Runners, walkers, bikers, rollerbladers, dog walkers. The old, the young, the mom with her baby in the stroller. There’s quite the spectrum of people that you come across.
I’ve noticed there is no set etiquette for greeting or acknowledging people as you pass by or go around or cross each other’s paths. Sometimes there’s a nod, sometimes there’s a slight half wave, sometimes there’s nothing.
Then there’s the guy on the bike with the bell and the smile. He exists outside of the rules and etiquette and what’s proper or allowable and acceptable.
The guy on the bike with the bell and the smile. He’s a regular on the trail. He’s no poser or visitor or foreigner. He’s out there on a weekly basis in the heat and humidity getting it done.
The guy on the bike with the bell and the smile is an older gentleman, maybe late 70’s, who rolls hard on his beach cruiser along the trail.
His helmet seems to be a bit bulky and sits slightly askew atop his head. He keeps it real with a tiny mirror attached to his helmet so that he can see who’s coming up behind him.
What makes the guy on the bike with the bell and the smile stand out to me is not his age or his bike or his hat or his mirror. What makes him stand out to me is his greeting.
The way he greets and acknowledges people he passes along the trail is incredible. It’s so incredible it caught me off guard the first time it happened. To be honest I wasn’t quite sure what to make of it the first time.
But now that I consider us buddies even though he has no idea who I am, I look forward to coming across him on the trail.
So what makes it special?
Well to start with his whole presence is disarming. From the bike to the askew helmet it the tiny mirror. There’s nothing to cause alarm or concern with his being.
Then when you get within range he begins to ring his bell that’s attached to the left side of his handlebars with his left thumb.
At the same time he begins to ring his bell he begins to look intently at you with a great big smile.
On top of ringing the bell and trying to make eye contact with you and smile at you, he takes his right hand and reaches over his left arm to wave vigorously towards you.
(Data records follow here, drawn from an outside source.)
--- config.mk ---
export PLATFORM = sky130hd
export DESIGN_NAME = vga_timing
export DESIGN_NICKNAME = d
export VERILOG_FILES = /design/src/rtl/vga_timing.sv
export SDC_FILE = /design/constraint.sdc
export NUM_CORES = 1
export LEC_CHECK = 0
export ABC_AREA = 1
export CAP_MARGIN = 20
export CORE_ASPECT_RATIO = 1.5
export CORE_MARGIN = 2
export CORE_UTILIZATION = 45
export DETAILED_ROUTE_END_ITERATION = 7
export GPL_TIMING_DRIVEN = 1
export HOLD_SLACK_MARGIN = 0.06
export PLACE_DENSITY = 0.76
export REMOVE_ABC_BUFFERS = 1
export SETUP_SLACK_MARGIN = 0.05
export SLEW_MARGIN = 0
export SYNTH_ARGS = -nofsm -noshare
export SYNTH_HDL_FRONTEND = slang
export SYNTH_SLANG_ARGS = --single-unit
--- constraint.sdc ---
create_clock -name clk -period 2.37 [get_ports clk]
set_input_delay 0.474 -clock clk [delete_from_list [all_inputs] [get_ports clk]]
set_output_delay 0.474 -clock clk [all_outputs]
set_load 0.02 [all_outputs]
You can’t mistake what he’s doing.
There’s no questioning, did that guy ring, smile, and wave at me?
Yes, he did, and there’s no way to miss it.
Although it startled me the first time I’ve grown to love it.
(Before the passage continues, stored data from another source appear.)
`src/rtl/edge_pkg.sv`:
```
// Shared constants and pixel types for the edge-detect pipeline.
// Imported by the grayscale feeder and the Sobel stage.
package edge_pkg;

    localparam int unsigned IMG_WIDTH    = 720;
    localparam int unsigned IMG_HEIGHT   = 540;
    localparam int unsigned FRAME_PIXELS = IMG_WIDTH * IMG_HEIGHT;
    localparam int unsigned CHAN_W       = 8;
    localparam int unsigned PIX_W        = 8;
    localparam int unsigned SUM_W        = 10;

    typedef struct packed {
        logic [CHAN_W-1:0] r;
        logic [CHAN_W-1:0] g;
        logic [CHAN_W-1:0] b;
    } rgb_t;

    typedef logic [PIX_W-1:0] pix_t;

    // Unsigned channel sum; 3*255 = 765 fits in SUM_W bits.
    function automatic logic [SUM_W-1:0] rgb_sum(input rgb_t p);
        return SUM_W'(p.r) + SUM_W'(p.g) + SUM_W'(p.b);
    endfunction

endpackage

```
`src/rtl/div3_u10.sv`:
```
// Combinational floor(x/3) for x in 0..765, via reciprocal multiply (x*683)>>11.
module div3_u10
    import edge_pkg::*;
(
    input  logic [SUM_W-1:0] dividend,
    output logic [PIX_W-1:0] quotient
);

    localparam int unsigned PROD_W = 20;
    localparam int unsigned SHIFT  = 11;
    localparam int unsigned RECIP  = 683;

    logic [PROD_W-1:0] prod;

    // 683/2048 overshoots 1/3 by 1/6144, small enough to stay exact below 2046.
    always_comb begin
        prod     = PROD_W'(dividend) * PROD_W'(RECIP);
        quotient = PIX_W'(prod >> SHIFT);
    end

endmodule

```
`src/rtl/grayscale_feeder.sv`:
```
// RGB FIFO -> luminance -> gray FIFO, two-stage valid/stall pipeline with
// a per-frame write counter that pulses frame_done on the last pixel.
module grayscale_feeder
    import edge_pkg::*;
#(
    parameter int unsigned IMG_WIDTH  = edge_pkg::IMG_WIDTH,
    parameter int unsigned IMG_HEIGHT = edge_pkg::IMG_HEIGHT,
    parameter int unsigned CNT_WIDTH  = 19
) (
    input  logic                clock,
    input  logic                reset,
    output logic                in_rd_en,
    input  logic                in_empty,
    input  logic [3*CHAN_W-1:0] in_dout,
    output logic                out_wr_en,
    input  logic                out_full,
    output logic [PIX_W-1:0]    out_din,
    output logic                frame_done
);

    localparam int unsigned FRAME_LEN = IMG_WIDTH * IMG_HEIGHT;

    logic                 s1_valid_q, s1_valid_d;
    logic [SUM_W-1:0]     s1_sum_q, s1_sum_d;
    logic                 s2_valid_q, s2_valid_d;
    pix_t                 s2_gray_q, s2_gray_d;
    logic [CNT_WIDTH-1:0] pixel_cnt_q, pixel_cnt_d;
    logic                 s1_adv, s2_adv;
    pix_t                 gray_c;

    div3_u10 u_div3 (
        .dividend (s1_sum_q),
        .quotient (gray_c)
    );

    // Advance/handshake logic and next-state for both stages and the counter.
    always_comb begin
        s2_adv     = !s2_valid_q || !out_full;
        s1_adv     = !s1_valid_q || s2_adv;
        in_rd_en   = !reset && !in_empty && s1_adv;
        out_wr_en  = s2_valid_q && !out_full;
        frame_done = out_wr_en && (pixel_cnt_q == CNT_WIDTH'(FRAME_LEN - 1));

        s1_valid_d  = s1_valid_q;
        s1_sum_d    = s1_sum_q;
        s2_valid_d  = s2_valid_q;
        s2_gray_d   = s2_gray_q;
        pixel_cnt_d = pixel_cnt_q;

        if (in_rd_en) begin
            s1_valid_d = 1'b1;
            s1_sum_d   = rgb_sum(rgb_t'(in_dout));
        end else if (s1_adv) begin
            s1_valid_d = 1'b0;
        end

        // Gray data only reloads on a real pixel so out_din stays put across bubbles.
        if (s2_adv) begin
            s2_valid_d = s1_valid_q;
            if (s1_valid_q) begin
                s2_gray_d = gray_c;
            end
        end

        if (frame_done) begin
            pixel_cnt_d = '0;
        end else if (out_wr_en) begin
            pixel_cnt_d = pixel_cnt_q + CNT_WIDTH'(1);
        end
    end

    always_ff @(posedge clock or posedge reset) begin
        if (reset) begin
            s1_valid_q  <= 1'b0;
            s1_sum_q    <= '0;
            s2_valid_q  <= 1'b0;
            s2_gray_q   <= '0;
            pixel_cnt_q <= '0;
        end else begin
            s1_valid_q  <= s1_valid_d;
            s1_sum_q    <= s1_sum_d;
            s2_valid_q  <= s2_valid_d;
            s2_gray_q   <= s2_gray_d;
            pixel_cnt_q <= pixel_cnt_d;
        end
    end

    assign out_din = s2_gray_q;

endmodule

```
And now it doesn’t matter what kind of day I’m having, if I come across the guy on the bike with a bell and smile, my day gets better. Regardless of what’s going on in his head or what’s his reasoning, there is a powerful message that is spoken through his simple action.
That you, a stranger, have value.
That you, just by being, matter.
Is there a stronger, more powerful message than that?
In this place where you’re lucky to get a nod this guy on the bike with a bell and smile is sending people a message.
And his message is…..
ring ring – I see you.
ring ring – I acknowledge that you exist and think you matter.
ring ring – I’m happy about you, I’m glad I see you, and I want you to know that.
It’s this super simple thing but it’s such a powerful moment.
When I pass that guy, I want to know more. What’s going on with this dude? What’s driving him? How did he gain this perspective? He’s drawn me in by how he’s living.
I want to know more about this dude, in fact, I want to be more like this dude. He created a desire in me to be better. He didn’t have to have some sort of complicated argument thereby proving how his view and stance and understanding of life was better.
Just in his commitment to treating people in this particular way he’s shown me there’s better. And not only has he shown me better he’s also nourished my being by doing so.
When it comes to changing the world so many people are looking for big, dramatic, and drastic events and measures but the truth is changing the world for the good happens incrementally.
One person doing one small thing one day at a time.
We would do well as a collective humanity to take a few lessons from the guy on the bike with the bell and the smile.